- [About this exercise]:
Where a line holds the word "equal", copy it from the records.

- [Exercise materials]:

*** Block opens ***

**config.mk**
```make
export PLATFORM = sky130hd
export DESIGN_NAME = tce_timer16
export DESIGN_NICKNAME = d
export VERILOG_FILES = /design/src/tce_pkg.sv /design/src/tce_timer16.sv
export SDC_FILE = /design/constraint.sdc
export NUM_CORES = 1
export LEC_CHECK = 0
export ABC_CLOCK_PERIOD_IN_PS = 4400
export BUFFER_PORTS_ARGS = -buffer_cell sky130_fd_sc_hd__buf_2
export CAP_MARGIN = 5
export CORE_MARGIN = 10
export CORE_UTILIZATION = 50
export CTS_CLUSTER_DIAMETER = 100
export DETAILED_ROUTE_END_ITERATION = 10
export PLACE_DENSITY = 0.78
export SLEW_MARGIN = 10
export SYNTH_ARGS = -nofsm -noshare
export SYNTH_HDL_FRONTEND = slang
export SYNTH_SLANG_ARGS = --single-unit
export TNS_END_PERCENT = 30
```
**constraint.sdc**
```tcl
create_clock -name ref_clk_in -period 4.4 [get_ports ref_clk_in]
set_input_delay 0.88 -clock ref_clk_in [delete_from_list [all_inputs] [get_ports ref_clk_in]]
set_output_delay 0.88 -clock ref_clk_in [all_outputs]
set_load 0.02 [all_outputs]
```
**src/tce_pkg.sv**
```systemverilog
// Constants for the cascaded 16-bit timer and event counter
package tce_pkg;
    localparam int ADDR_W = 4;
    localparam logic [3:0] ADDR_CTRL = 4'h0;
    localparam logic [3:0] ADDR_MODE = 4'h1;
    localparam logic [3:0] ADDR_MATCH_LO = 4'h2;
    localparam logic [3:0] ADDR_MATCH_HI = 4'h3;
    localparam logic [3:0] ADDR_STATUS = 4'h4;
    localparam logic [3:0] ADDR_MASK = 4'h5;
    localparam logic [3:0] ADDR_COUNT_LO = 4'h6;
    localparam logic [3:0] ADDR_COUNT_HI = 4'h7;
    // Control register fields
    localparam int CTRL_LOWER_RUN = 0;
    localparam int CTRL_UPPER_RUN = 1;
    localparam int CTRL_CASCADE = 2;
    // Mode register fields
    localparam int MODE_CLK_LSB = 0;
    localparam int MODE_EXT = 3;
    localparam int MODE_CM_LSB = 4;
    localparam int MODE_DBE = 6;
    // Status and mask fields
    localparam int ST_MATCH = 0;
    localparam int ST_WRAP = 1;
    localparam int ST_W = 2;
    // Reset values
    localparam logic [7:0] CTRL_RST = 8'h00;
    localparam logic [7:0] MODE_RST = 8'h00;
    localparam logic [15:0] MATCH_RST = 16'hFFFF;
    localparam logic [15:0] COUNT_RST = 16'h0000;
    localparam logic [1:0] STATUS_RST = 2'h0;
    // Prescaler widths in bits
    localparam int PRE_W = 11;
    localparam int LS_PRE_W = 4;
    // Divider exponent that marks a clock select code with no tick
    localparam logic [3:0] NO_TICK = 4'hF;
    typedef enum logic [1:0] {
        TCE_CM_TIMER0 = 2'b00,
        TCE_CM_TIMER1 = 2'b01,
        TCE_CM_PWM = 2'b10,
        TCE_CM_RSVD = 2'b11
    } tce_cm_t;
endpackage

```
**src/tce_timer16.sv**
```systemverilog
// Cascaded 16-bit interval timer and event counter with register port
`timescale 1ns/10ps
// Summary of operation
// - Buffer enable bit turns buffering off/on
// - Buffered running write lands in buffer and readback, not active
// - On match, raise interrupt, load buffered value
// - Stopped write updates buffer and active together
// - Unbuffered running write applies at once
// - Unbuffered equal value written matches immediately
// - Match readback returns last written value
// - Low byte first; high write commits both
// - Cascade bit chains channels; upper mode rules
// - Mode 00/01 counts; external bit selects events
// - Event mode counts pin falling edges
// - Match raises interrupt, clears counter, resumes
// - Clearing upper run stops and clears counter
// - Mode writes ignored while any run set
// - Clock select picks fixed divider per power mode
// - Interval mode counts selected internal ticks
// - Interval mode needs external bit clear
module tce_timer16
    import tce_pkg::*;
(
    input wire logic ref_clk_in,
    input wire logic sys_rst_in,
    input wire logic [ADDR_W-1:0] addr_in,
    input wire logic [7:0] wr_data_in,
    input wire logic wr_en_in,
    input wire logic rd_en_in,
    output logic [7:0] rd_data_out,
    input wire logic event_pin_in,
    input wire logic low_speed_clock_in,
    input wire logic slow_mode_in,
    output logic match_irq_out,
    output logic [15:0] count_out
);
    logic [7:0] ctrl_ff;
    logic [7:0] mode_ff;
    logic [7:0] match_low_byte_ff;
    logic [15:0] match_value_16_ff;
    logic [15:0] buffer_ff;
    logic [15:0] active_ff;
    logic [15:0] count_ff;
    logic [ST_W-1:0] status_ff;
    logic [ST_W-1:0] mask_ff;
    logic [7:0] rd_data_ff;
    logic [PRE_W-1:0] pre_ff;
    logic [LS_PRE_W-1:0] ls_pre_ff;
    logic [2:0] ev_sync_ff;
    logic [2:0] ls_sync_ff;
    logic [1:0] slow_sync_ff;

    // Divider exponent for each clock select code and power mode
    function automatic logic [3:0] div_exp(input logic [2:0] sel,
                                           input logic slow);
        logic [3:0] e;
        e = NO_TICK;
        if (!slow) begin
            case (sel)
                3'h0: e = 4'hB;
                3'h1: e = 4'hA;
                3'h2: e = 4'h8;
                3'h3: e = 4'h6;
                3'h4: e = 4'h4;
                3'h5: e = 4'h2;
                3'h6: e = 4'h1;
                default: e = 4'h0;
            endcase
        end else begin
            case (sel)
                3'h0: e = 4'h4;
                3'h1: e = 4'h3;
                3'h7: e = 4'h2;
                default: e = NO_TICK;
            endcase
        end
        return e;
    endfunction

    // True when the low e bits of a prescaler are all ones
    function automatic logic ones_low(input logic [PRE_W-1:0] v,
                                      input logic [3:0] e);
        logic [PRE_W-1:0] m;
        m = PRE_W'((12'h001 << e) - 12'h001);
        return (v & m) == m;
    endfunction

    wire slow_w = slow_sync_ff[1];
    wire ls_rise_w = ls_sync_ff[1] & ~ls_sync_ff[2];
    wire ev_fall_w = ~ev_sync_ff[1] & ev_sync_ff[2];
    wire [3:0] exp_w = div_exp(mode_ff[MODE_CLK_LSB +: 3], slow_w);
    wire upper_run_w = ctrl_ff[CTRL_UPPER_RUN];
    wire any_run_w = upper_run_w | ctrl_ff[CTRL_LOWER_RUN];
    wire buf_en_w = mode_ff[MODE_DBE];
    wire ext_sel_w = mode_ff[MODE_EXT];
    wire [1:0] cm_w = mode_ff[MODE_CM_LSB +: 2];
    // Only the upper channel's mode matters once chained
    wire cnt_mode_w = ctrl_ff[CTRL_CASCADE] &&
        (cm_w == TCE_CM_TIMER0 || cm_w == TCE_CM_TIMER1);
    wire active_run_w = upper_run_w & cnt_mode_w;
    // Internal tick from the system or low-speed divider
    wire int_tick_w = (exp_w != NO_TICK) && (slow_w ?
        ls_rise_w && ones_low(PRE_W'(ls_pre_ff), exp_w) :
        ones_low(pre_ff, exp_w));
    wire tick_w = ext_sel_w ? ev_fall_w : int_tick_w;
    // Compared every cycle so an equal write matches at once
    wire match_w = active_run_w && count_ff == active_ff;
    wire wrap_w = active_run_w && !match_w && tick_w &&
        count_ff == 16'hFFFF;

    wire wr_ctrl_w = wr_en_in && addr_in == ADDR_CTRL;
    wire wr_mode_w = wr_en_in && addr_in == ADDR_MODE && !any_run_w;
    wire wr_lo_w = wr_en_in && addr_in == ADDR_MATCH_LO;
    wire wr_hi_w = wr_en_in && addr_in == ADDR_MATCH_HI;
    wire wr_st_w = wr_en_in && addr_in == ADDR_STATUS;
    wire wr_mask_w = wr_en_in && addr_in == ADDR_MASK;
    wire [15:0] new_match_w = {wr_data_in, match_low_byte_ff};
    // Stopped or unbuffered commits go straight to the comparator
    wire direct_w = !upper_run_w || !buf_en_w;

    logic [15:0] nxt_count;
    logic [15:0] nxt_active;
    logic [ST_W-1:0] nxt_status;
    logic [7:0] nxt_rd_data;
    logic [ST_W-1:0] ev_set;

    assign ev_set = {wrap_w, match_w};

    always_comb begin
        nxt_count = count_ff;
        if (!upper_run_w) begin
            nxt_count = COUNT_RST;
        end else if (match_w) begin
            nxt_count = COUNT_RST;
        end else if (active_run_w && tick_w) begin
            nxt_count = 16'(count_ff + 16'h0001);
        end
    end

    always_comb begin
        nxt_active = active_ff;
        if (wr_hi_w && direct_w) begin
            nxt_active = new_match_w;
        end else if (match_w && buf_en_w) begin
            nxt_active = buffer_ff;
        end
    end

    // Hardware set wins over a write-one clear in the same cycle
    assign nxt_status = (status_ff & ~(wr_st_w ? wr_data_in[ST_W-1:0] :
        {ST_W{1'b0}})) | ev_set;

    always_comb begin
        nxt_rd_data = 8'h00;
        case (addr_in)
            ADDR_CTRL: nxt_rd_data = ctrl_ff;
            ADDR_MODE: nxt_rd_data = mode_ff;
            ADDR_MATCH_LO: nxt_rd_data = match_value_16_ff[7:0];
            ADDR_MATCH_HI: nxt_rd_data = match_value_16_ff[15:8];
            ADDR_STATUS: nxt_rd_data = 8'(status_ff);
            ADDR_MASK: nxt_rd_data = 8'(mask_ff);
            ADDR_COUNT_LO: nxt_rd_data = count_ff[7:0];
            ADDR_COUNT_HI: nxt_rd_data = count_ff[15:8];
            default: nxt_rd_data = 8'h00;
        endcase
        if (!rd_en_in) begin
            nxt_rd_data = 8'h00;
        end
    end

    // Pin and low-speed clock pass two flops before any use
    always_ff @(posedge ref_clk_in or posedge sys_rst_in) begin
        if (sys_rst_in) begin
            ev_sync_ff <= 3'h7;
            ls_sync_ff <= 3'h0;
            slow_sync_ff <= 2'h0;
        end else begin
            ev_sync_ff <= {ev_sync_ff[1:0], event_pin_in};
            ls_sync_ff <= {ls_sync_ff[1:0], low_speed_clock_in};
            slow_sync_ff <= {slow_sync_ff[0], slow_mode_in};
        end
    end

    always_ff @(posedge ref_clk_in or posedge sys_rst_in) begin
        if (sys_rst_in) begin
            pre_ff <= '0;
            ls_pre_ff <= '0;
        end else begin
            pre_ff <= PRE_W'(pre_ff + 1'b1);
            if (ls_rise_w) begin
                ls_pre_ff <= LS_PRE_W'(ls_pre_ff + 1'b1);
            end
        end
    end

    always_ff @(posedge ref_clk_in or posedge sys_rst_in) begin
        if (sys_rst_in) begin
            ctrl_ff <= CTRL_RST;
            mode_ff <= MODE_RST;
            mask_ff <= '0;
        end else begin
            if (wr_ctrl_w) begin
                ctrl_ff <= wr_data_in & 8'h07;
            end
            if (wr_mode_w) begin
                mode_ff <= wr_data_in & 8'h7F;
            end
            if (wr_mask_w) begin
                mask_ff <= wr_data_in[ST_W-1:0];
            end
        end
    end

    always_ff @(posedge ref_clk_in or posedge sys_rst_in) begin
        if (sys_rst_in) begin
            match_low_byte_ff <= MATCH_RST[7:0];
            match_value_16_ff <= MATCH_RST;
            buffer_ff <= MATCH_RST;
            active_ff <= MATCH_RST;
        end else begin
            if (wr_lo_w) begin
                match_low_byte_ff <= wr_data_in;
            end
            if (wr_hi_w) begin
                match_value_16_ff <= new_match_w;
                buffer_ff <= new_match_w;
            end
            active_ff <= nxt_active;
        end
    end

    always_ff @(posedge ref_clk_in or posedge sys_rst_in) begin
        if (sys_rst_in) begin
            count_ff <= COUNT_RST;
            status_ff <= STATUS_RST;
            rd_data_ff <= 8'h00;
        end else begin
            count_ff <= nxt_count;
            status_ff <= nxt_status;
            rd_data_ff <= nxt_rd_data;
        end
    end

    assign rd_data_out = rd_data_ff;
    assign count_out = count_ff;
    assign match_irq_out = |(status_ff & mask_ff);
endmodule // tce_timer16

```
==> summary.md, run 1 <==
| Metric | Value |
|---|---|
| Outcome | finished clean |
| Cts repair resizes | 0 |
| Most frequent cells in the layout | 58 x dfrtp_1, 47 x nand2_1, 43 x dfstp_2, 43 x buf_2, 36 x mux2_2 |
| Total wire length | 11.7 mm |
| Relative slew slack | 26.3% |
| DRC | 0 |
| ANT nets after route | 0 |
| CTS root buf | clkbuf_8 |
| Library cells used by synthesis | 58 |
| CTS Buf Count | 9 |
| Starting Density | 51.7% |
| Post-synth ARST share | 100% |
| Int Power | 1.55 mW |
| First-pass GRT wire length | 19.0 mm |
| Proportion of synthesized area in mux cells | 12.2% |
| Die width | 121 um |
| Synthesized netlist cell count | 467 |
| GRT Overall Usage | 16.2% |
| Vias in the first global route | 3666 |
| Buf/Inv on CP | 0 |
| CTS tree | yes |
| Final #Nets | 529 |
| Top_reg_cell synth | dfrtp_1 |
| Critical path endpoint category | flip-flop |
| Hold Vio Cnt, Final | 0 |
| Post-Syn Area per Cell | 10.9 um2 |
| Synth Area in Compound Gates | 12.5% |
| Max incr delay on CP | 0.79 ns |
| Synth top area cells | dfrtp_1 29%, dfstp_2 22%, mux2_2 8.0% |
| Cell Chain, Critical Path | and3b_1, nand2_1, ha_1, nor2_1, a2111oi_2, o21ai_1, a211oi_4, a21oi_2, a211oi_1, a21bo_2, a21oi_1 |
| Fmax | 0.286 GHz |
| TNS Setup | 0 ns |
| Commonest non-fill, non-tap cell in the layout | dfrtp_1 |
| Setup bufs post-CTS | 0 |
| Die area | 14600 um2 |
| XOR/XNOR share of the synthesized area | 6.90% |
| Placement row count | 36 |
| Chip height | 121 um |
| Clk_skew | 0.0187 ns |
| Post-synth EDFFs | 0 |
| GPL Wtd Cong | 0.922 |
| CP arrival | 3.70 ns |
| Seq/Total Area, Yosys | 50.9% |
| Adder-cell share of the synthesized area | 0.986% |
| Gr ovfl total | 0 |
| Clock power frac | 25.5% |
| Final setup viols | 0 |
| Placed cell count | 628 |
| Worst-path clk slew | 0.11 ns |
| Crit path kind | flip-flop to flip-flop |
| Hold Crit Class | flip-flop to flip-flop |
| Area Growth Syn to Fin | 10.1% |
| Logic pwr share | 16.8% |
| Final Cycle Share | 79.4% |
| DRT iter0 DRCs | 452 |
| Pin count of the biggest net entering global routing | 78 |
| Ys Warns | 0 |
| Minimum clock period | 3.49 ns |
| Seq cells post-synth | 101 |
| Largest delay share family, worst path | compound AO/OA/AOI/OAI gates |
| Leakage power | 2.44 nW |
| Antenna violations before repair | 2 |
| Post-Syn Area | 5070 um2 |
| Port bufs | 43 |
| Cell taking the most area after synthesis | dfrtp_1 |
| Post-route cell area | 5590 um2 |
| Final std cells w/o fill | 645 |
| Core Box Area | 9820 um2 |
| Syn nets | 490 |
| Worst setup margin | 0.908 ns |
| Synth Area in Simple Gates | 13.9% |
| CTS Sinks | 101 |
| Post-synth top area share | 28.6% |
| Fraction of layout cells with a size suffix above 1 | 30.3% |
| Worst slew pin tran | 1.10 ns |
| RSZ-0062 raised after global routing | no |
| Detailed-route via count | 3708 |
| IO Count | 44 |
| Power Total | 2.26 mW |
| Pre-CTS WS | 0.972 ns |
| CP max FO | 23 |
| Post-placement cell area | 5400 um2 |
| H-tree Lvls | 3 |
| P_sw | 0.712 mW |
| Data required, critical path | 4.61 ns |
| Max-Cap Viols | 0 |
| CTS hold repair buffers | 0 |
| Setup crit start kind | flip-flop |
| Post-DP HPWL | 8.50 mm |
| Largest family of logic cells by synthesized area | simple AND/OR/NAND/NOR gates |
| PwrDens | 405 nW/um2 |
| Later-pin clock latency in the skew report | 0.38 ns |
| Flop pwr share | 57.7% |
| Clk buf depth | 2 |
| Via-to-Cell Ratio | 5.75 |
| Max-slew violations | 0 |
| Worst path slowest cell | dfrtp_1 |
| DRT Pass-1 Iters | 7 |
| Switching share of power | 31.5% |
| Peak supply drop | 0.227 mV |
| Wire per inst | 18.2 um |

*** Block closes ***

- [Exercise output]:
// - Unbuffered equal value written matches immediately
    // Compared every cycle so an equal write matches at once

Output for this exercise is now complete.